--- WHAT TO WORK ON ---
Go through the data and retrieve each line that includes the string "assign".

--- INPUT ---

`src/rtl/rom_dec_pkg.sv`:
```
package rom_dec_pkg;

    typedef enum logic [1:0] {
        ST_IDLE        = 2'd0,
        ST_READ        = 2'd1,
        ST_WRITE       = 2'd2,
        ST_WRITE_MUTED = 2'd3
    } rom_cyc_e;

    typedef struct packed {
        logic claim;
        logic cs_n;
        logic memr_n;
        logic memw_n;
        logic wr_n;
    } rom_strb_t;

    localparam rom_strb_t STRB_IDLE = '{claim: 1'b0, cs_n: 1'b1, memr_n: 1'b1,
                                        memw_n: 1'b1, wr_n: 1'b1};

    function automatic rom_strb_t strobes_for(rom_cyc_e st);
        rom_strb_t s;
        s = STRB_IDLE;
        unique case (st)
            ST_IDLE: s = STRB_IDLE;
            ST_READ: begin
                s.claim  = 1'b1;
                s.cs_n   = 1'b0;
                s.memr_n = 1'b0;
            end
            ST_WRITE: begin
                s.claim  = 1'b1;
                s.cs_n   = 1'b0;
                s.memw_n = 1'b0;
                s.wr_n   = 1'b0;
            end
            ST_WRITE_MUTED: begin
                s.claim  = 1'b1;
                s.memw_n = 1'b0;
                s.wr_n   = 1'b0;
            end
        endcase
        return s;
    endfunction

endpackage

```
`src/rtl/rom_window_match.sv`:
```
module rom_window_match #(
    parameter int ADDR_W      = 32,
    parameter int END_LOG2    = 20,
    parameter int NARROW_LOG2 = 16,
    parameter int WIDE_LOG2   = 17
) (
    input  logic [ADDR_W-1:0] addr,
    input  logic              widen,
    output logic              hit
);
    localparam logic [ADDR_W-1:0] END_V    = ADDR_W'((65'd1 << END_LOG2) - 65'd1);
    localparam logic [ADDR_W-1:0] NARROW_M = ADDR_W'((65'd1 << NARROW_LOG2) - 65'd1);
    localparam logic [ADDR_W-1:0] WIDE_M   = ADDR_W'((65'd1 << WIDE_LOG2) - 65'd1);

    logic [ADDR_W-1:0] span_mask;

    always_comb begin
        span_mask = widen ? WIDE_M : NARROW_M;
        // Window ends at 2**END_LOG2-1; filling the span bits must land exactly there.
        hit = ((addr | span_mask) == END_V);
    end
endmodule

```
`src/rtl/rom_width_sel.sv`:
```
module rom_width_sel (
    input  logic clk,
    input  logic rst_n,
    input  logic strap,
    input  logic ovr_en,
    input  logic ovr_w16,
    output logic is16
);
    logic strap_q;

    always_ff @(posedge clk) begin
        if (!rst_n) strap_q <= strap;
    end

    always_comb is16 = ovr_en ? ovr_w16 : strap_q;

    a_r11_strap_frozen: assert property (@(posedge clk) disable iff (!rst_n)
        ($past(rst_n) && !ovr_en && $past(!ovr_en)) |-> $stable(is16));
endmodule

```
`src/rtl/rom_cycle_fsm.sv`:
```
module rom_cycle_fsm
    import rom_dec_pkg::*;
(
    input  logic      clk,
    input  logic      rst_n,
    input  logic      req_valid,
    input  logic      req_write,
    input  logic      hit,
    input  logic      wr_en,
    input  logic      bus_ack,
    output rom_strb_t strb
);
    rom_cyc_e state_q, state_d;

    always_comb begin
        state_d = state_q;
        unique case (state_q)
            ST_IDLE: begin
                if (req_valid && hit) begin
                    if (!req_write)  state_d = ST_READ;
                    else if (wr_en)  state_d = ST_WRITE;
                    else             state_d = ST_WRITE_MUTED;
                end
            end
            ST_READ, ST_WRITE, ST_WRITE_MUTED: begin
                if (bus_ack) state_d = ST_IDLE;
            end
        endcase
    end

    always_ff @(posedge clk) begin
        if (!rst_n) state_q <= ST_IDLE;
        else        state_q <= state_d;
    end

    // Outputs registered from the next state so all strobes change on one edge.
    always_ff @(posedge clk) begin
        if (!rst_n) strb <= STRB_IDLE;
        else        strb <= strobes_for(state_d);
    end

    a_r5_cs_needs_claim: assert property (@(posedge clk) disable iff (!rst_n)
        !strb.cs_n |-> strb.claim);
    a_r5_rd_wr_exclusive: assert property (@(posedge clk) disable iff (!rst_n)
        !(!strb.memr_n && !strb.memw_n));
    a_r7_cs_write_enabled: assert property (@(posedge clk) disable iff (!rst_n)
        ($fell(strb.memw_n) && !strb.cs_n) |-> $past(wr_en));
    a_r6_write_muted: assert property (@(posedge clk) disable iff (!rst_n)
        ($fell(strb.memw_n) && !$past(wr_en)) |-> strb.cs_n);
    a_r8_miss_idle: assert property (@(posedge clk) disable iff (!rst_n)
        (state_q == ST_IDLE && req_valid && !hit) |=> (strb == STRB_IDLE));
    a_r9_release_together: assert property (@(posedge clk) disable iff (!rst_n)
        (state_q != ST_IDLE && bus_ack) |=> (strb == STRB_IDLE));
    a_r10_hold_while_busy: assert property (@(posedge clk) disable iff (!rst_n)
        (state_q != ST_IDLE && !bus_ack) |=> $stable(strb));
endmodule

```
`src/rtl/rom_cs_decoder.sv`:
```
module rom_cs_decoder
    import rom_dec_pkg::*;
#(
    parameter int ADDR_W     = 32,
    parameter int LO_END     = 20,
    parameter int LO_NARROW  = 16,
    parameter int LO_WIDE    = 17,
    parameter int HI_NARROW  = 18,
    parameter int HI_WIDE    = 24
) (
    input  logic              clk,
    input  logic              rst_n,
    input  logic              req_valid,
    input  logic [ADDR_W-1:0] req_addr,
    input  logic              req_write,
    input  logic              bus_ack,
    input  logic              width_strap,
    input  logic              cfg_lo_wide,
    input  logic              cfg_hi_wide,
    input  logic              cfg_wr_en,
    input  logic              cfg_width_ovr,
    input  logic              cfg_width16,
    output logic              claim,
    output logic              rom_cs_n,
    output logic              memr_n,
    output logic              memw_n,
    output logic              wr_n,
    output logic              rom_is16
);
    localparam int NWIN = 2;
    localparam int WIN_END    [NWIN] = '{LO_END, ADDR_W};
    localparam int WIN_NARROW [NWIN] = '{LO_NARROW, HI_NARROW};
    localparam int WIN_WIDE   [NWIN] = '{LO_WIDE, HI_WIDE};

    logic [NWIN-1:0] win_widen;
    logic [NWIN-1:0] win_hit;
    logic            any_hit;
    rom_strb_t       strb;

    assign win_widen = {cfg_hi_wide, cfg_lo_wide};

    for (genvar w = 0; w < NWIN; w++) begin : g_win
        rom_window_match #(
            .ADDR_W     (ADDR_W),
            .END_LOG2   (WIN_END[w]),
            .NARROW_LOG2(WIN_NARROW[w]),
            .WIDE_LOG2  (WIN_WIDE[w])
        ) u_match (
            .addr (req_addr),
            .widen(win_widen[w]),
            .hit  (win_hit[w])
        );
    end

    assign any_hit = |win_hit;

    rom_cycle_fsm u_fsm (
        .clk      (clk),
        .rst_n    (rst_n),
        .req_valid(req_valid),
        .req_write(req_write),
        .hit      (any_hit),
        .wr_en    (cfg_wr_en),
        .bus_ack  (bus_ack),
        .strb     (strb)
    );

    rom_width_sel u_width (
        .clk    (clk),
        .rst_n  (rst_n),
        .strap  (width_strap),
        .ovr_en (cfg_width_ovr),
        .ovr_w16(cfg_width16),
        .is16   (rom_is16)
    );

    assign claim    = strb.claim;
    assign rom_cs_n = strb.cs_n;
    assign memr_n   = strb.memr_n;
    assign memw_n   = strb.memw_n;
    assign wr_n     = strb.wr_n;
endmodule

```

--- TASK ANSWER ---
    assign win_widen = {cfg_hi_wide, cfg_lo_wide};
    assign any_hit = |win_hit;
    assign claim    = strb.claim;
    assign rom_cs_n = strb.cs_n;
    assign memr_n   = strb.memr_n;
    assign memw_n   = strb.memw_n;
    assign wr_n     = strb.wr_n;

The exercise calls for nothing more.